━━━━━ RECORDS FOR THE TASK

[config.mk]
export PLATFORM = sky130hd
export DESIGN_NAME = fact_cell
export DESIGN_NICKNAME = d
export VERILOG_FILES = /design/src/hw/rtl/fact_pkg.sv /design/src/hw/rtl/fact_cell.sv
export SDC_FILE = /design/constraint.sdc
export NUM_CORES = 1
export LEC_CHECK = 0
export ABC_AREA = 1
export BUFFER_PORTS_ARGS = -buffer_cell sky130_fd_sc_hd__buf_4
export CORE_AREA = 2 2 78 80
export CTS_BUF_LIST = sky130_fd_sc_hd__clkbuf_2
export DETAILED_ROUTE_END_ITERATION = 6
export DIE_AREA = 0 0 80 82
export GPL_ROUTABILITY_DRIVEN = 0
export HOLD_SLACK_MARGIN = 0.05
export PLACE_DENSITY = 0.59
export SYNTH_ARGS = -nofsm -noshare
export SYNTH_HDL_FRONTEND = slang
export SYNTH_SLANG_ARGS = --single-unit
[constraint.sdc]
create_clock -name i_clk -period 1.1 [get_ports i_clk]
set_input_delay 0.11 -clock i_clk [delete_from_list [all_inputs] [get_ports i_clk]]
set_output_delay 0.11 -clock i_clk [all_outputs]
set_load 0.005 [all_outputs]
[src/hw/rtl/fact_pkg.sv]
package fact_pkg;

    // Result codes
    typedef enum logic [2:0] {
        OC_FWD  = 3'd0,
        OC_REV  = 3'd1,
        OC_NEW  = 3'd2,
        OC_FULL = 3'd3,
        OC_UNK  = 3'd4
    } t_outcome;

    // Controller states
    typedef enum logic [1:0] {
        ST_IDLE,
        ST_CMP,
        ST_UPD
    } t_ctl_state;

    // Register index, taken from paddr[2]
    localparam logic [0:0] REG_STATE_BITS = 1'b0;
    localparam logic [4:0] STATE_BITS_RST = 5'd16;

    localparam int FIELD_W = 16;   // input state field width
    localparam int IDX_W   = 6;    // entry_index width
    localparam int CNT_W   = 8;    // hit and state totals
    localparam int USED_W  = 7;    // entries_used width

    typedef struct packed {
        logic [FIELD_W-1:0] from_state;
        logic [FIELD_W-1:0] to_state;
        logic               hit_flag;
        logic               unknown_flag;
    } t_in_word;

    typedef struct packed {
        logic [2:0]        outcome;
        logic [IDX_W-1:0]  entry_index;
        logic [CNT_W-1:0]  transitions_hit;
        logic [CNT_W-1:0]  distinct_states;
        logic [USED_W-1:0] entries_used;
    } t_out_word;

    // Per-cell command from the controller
    typedef struct packed {
        logic wr_new;
        logic set_fwd;
        logic set_rev;
    } t_cell_cmd;

    // Per-cell status toward the controller
    typedef struct packed {
        logic fwd_m;
        logic rev_m;
        logic f_known;
        logic t_known;
        logic fwd_hit;
        logic rev_hit;
    } t_cell_stat;

endpackage

[src/hw/rtl/fact_cell.sv]
module fact_cell
    import fact_pkg::*;
#(
    parameter int KW = 16
) (
    input  logic          i_clk,
    input  logic [KW-1:0] i_key_from,
    input  logic [KW-1:0] i_key_to,
    input  logic [KW-1:0] i_mask,
    input  logic          i_hit,
    input  logic          i_occ,
    input  t_cell_cmd     i_cmd,
    output t_cell_stat    o_stat
);

    logic [KW-1:0] r_from;
    logic [KW-1:0] r_to;
    logic          r_fwd;
    logic          r_rev;
    logic [KW-1:0] w_mf;
    logic [KW-1:0] w_mt;

    always_ff @(posedge i_clk) begin
        if (i_cmd.wr_new) begin
            r_from <= i_key_from;
            r_to   <= i_key_to;
            r_fwd  <= i_hit;
            r_rev  <= 1'b0;
        end else begin
            if (i_cmd.set_fwd && i_hit) begin
                r_fwd <= 1'b1;
            end
            if (i_cmd.set_rev && i_hit) begin
                r_rev <= 1'b1;
            end
        end
    end

    // stored values are compared under the current mask
    assign w_mf = r_from & i_mask;
    assign w_mt = r_to & i_mask;

    always_comb begin
        o_stat.fwd_m   = i_occ && (w_mf == i_key_from) && (w_mt == i_key_to);
        o_stat.rev_m   = i_occ && (w_mf == i_key_to) && (w_mt == i_key_from);
        o_stat.f_known = i_occ && ((w_mf == i_key_from) || (w_mt == i_key_from));
        o_stat.t_known = i_occ && ((w_mf == i_key_to) || (w_mt == i_key_to));
        o_stat.fwd_hit = r_fwd;
        o_stat.rev_hit = r_rev;
    end

endmodule

==> qor.txt <==
outcome - finished, violations left
failing checks - setup timing
final worst path period need - 1.822 ns
Die H - 82 um
post-detailed-route wirelength per cell - 11.95 um
CTS H-Tree Depth - 2
Critical Path AT - 1.71 ns
leading area contributor after synthesis - edfxtp_1
Detail Placement HPWL - 4383 um
die footprint - 6560 um2
Overall Global Routing Usage - 18.25%
crit end category - output pin
Via-to-Cell Ratio - 4.676
post-synthesis instance area - 2196 um2
crit-path max FO - 3
Seq/Total Area, Yosys - 46.04%
Setup TNS - -2.826 ns
pre-CTS setup slack - -0.3145 ns
Clk Latency, worst-skew pair - 0.35 ns
Root Driver - clkbuf_2
multi-input logic area - 1157 um2
initial antenna violation count - 0
Total Wirelength - 5867 um
Power Dens Cells - 921.2 nW/um2
RSZ-0062 raised after global routing - yes
EDFF count, synth - 33
Synth-to-Final Area Change - 49.63%
Synth Flop Type - edfxtp_1
Clock Sinks - 34
Starting Density - 38.22%
final setup vio count - 4
cell with the most instances after synthesis - nand2_1
largest cells by area after synthesis - edfxtp_1 45%, nand2_1 23%, nand3_1 7.1%
wire length of the first global-routing pass - 9108 um
vias - 2,296
drt first pass iters - 7
register area - 1011 um2
Unique masters post-synth - 18
Die X - 80 um
final setup margin - -0.7221 ns
fin. max-slew vios - 0
Lkg Pwr - 0.001574 uW
Final Hold Viols - 0
Synth top area share - 45.13%
MaxCap Viol Count - 0
clock skew - 0 ns
net count reported at finish - 469
core area - 5746 um2
CP Launch Type - register
Tightest Pin Transition - 0.2425 ns
CTS Buf Count - 5
n_diodes - 0
Synthesis Warnings - 0
net count after synthesis - 362
# DRC - 0
DRT iter0 DRCs - 112
IO Port Bufs - 59
period utilization - 165.6%
pin count of the biggest net entering global routing - 16
Min-Delay Path Class - input port to register
Reg clk slew, reported paths - 0.17 ns
antenna viol nets, final - 0
worst-case vdd ir drop - 0.0005424 V
Slew headroom - 83.84%
Achievable Freq - 548.8 MHz
row count - 28
total power - 3027 uW
Final Core Density - 57.19%
cell count after synthesis - 308
Max clock buf depth - 2
CTS tree - built
CP required - 0.99 ns
vias in the first global route - 2,031
syn avg cell area - 7.129 um2
fraction of registers with async set/reset - 0%
Commonest cells post-synth - 136 x nand2_1, 41 x nor2_1, 33 x edfxtp_1, 31 x nand3_1, 27 x inv_1
crit path kind - register to output pin
fraction of layout cells with a size suffix above 1 - 26.44%
Layout fillers - 562
Ports - 60
GR Overflow Total - 0
Synth Register Bits - 34
power breakdown:
part	internal (uW)	leakage (uW)	switching, uW
registers	1530	0.000331	51.6
logic	417	0.00121	417
clock network	188	0.0000332	419
total	2140	0.00157	887
path summary, 6_finish.rpt:
check	slack (ns)	from	cells past startpoint	endpoint
worst min-delay path	0.1	i_cmd[2]	2	r_rev$_SDFFE_PP0P_
worst min register to register	0.52	r_rev$_SDFFE_PP0P_	2	r_rev$_SDFFE_PP0P_
worst max register to register	0.50	r_rev$_SDFFE_PP0P_	2	r_rev$_SDFFE_PP0P_
worst max-delay path	-0.72	r_to[1]$_DFFE_PP_	8	o_stat[5]
worst max-delay path, cell delays in order (launching register included):
cell and delay, ns:
edfxtp_1 0.46, nand2_2 0.11, o21ai_0 0.07, nor2_1 0.13, nand3_1 0.11, nor2_2 0.13, nand3_2 0.11, nor2_2 0.12
buf_4 0.11
repair_timing:
item                       4_1_cts  5_1_grt
setup buffers                    0        3
setup endpoints to repair        4        4
gates resized for setup         13       24
hold endpoints to repair        35        0
pin swaps                        2       12
hold buffers                    35        0
area by class of cell:
type                            count  area share (%)
Clock buffer                        8           1.219
Inverter                           27           3.085
Multi-Input combinational cell    245           35.22
Sequential cell                    34           30.77
Tap cell                           75           2.856
Timing Repair Buffer              102           26.85
sequential cells by signal, summed over array words and instances, names as in the netlist:
signal / flops
r_to: 16
r_fwd: 1
r_from: 16
r_rev: 1
metal layers:
| metal | track usage, % | vias to the layer above | share of wire (%) |
|---|---|---|---|
| li1 | - | 1201 | - |
| met2 | 29.42 | 66 | 46 |
| met1 | 25.38 | 1027 | 48 |
| met3 | 3.187 | 2 | 5.7 |
| met4 | 5.085 | 0 | 0.27 |
| met5 | 0 | - | 0 |
logic make-up (layout without fill, tap and decap cells):
family	after synthesis	after routing	share of synthesized area (%)
flops	34	34	46.04
buf+inv	29	137	5.299
xor+xnor	13	13	5.185
compound gates	19	19	4.672
simple gates	213	213	38.80
metrics by stage:
stage | cell area (um2) | hold WS, ns | instances
global route | 3286 | 0.07405 | 491
finish | 3286 | 0.09629 | 491
CTS | 3204 | 0.06785 | 488
floorplan | 2196 | 0.1824 | 308
global placement | 2780 | 0.2981 | 445
detailed placement | 2780 | 0.2998 | 445
placed cells by master, fill, tap and decap left out, drive strengths merged:
master,instances
a21oi,4
xor2,7
edfxtp,33
nand3,31
buf,67
dlygate4sd3,35
clkbuf,8
nor2,41
xnor2,6
a21o,1
o21bai,1
o21ai,12
nor3,3
dfxtp,1
nand2,138
o211ai,1
inv,27
Power figures use the tool's default switching activity.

━━━━━━━━━━

(WHAT IS REQUIRED): Which lines above contain the word "gates"? Copy each one.

(WORKED SOLUTION):
gates resized for setup         13       24
compound gates	19	19	4.672
simple gates	213	213	38.80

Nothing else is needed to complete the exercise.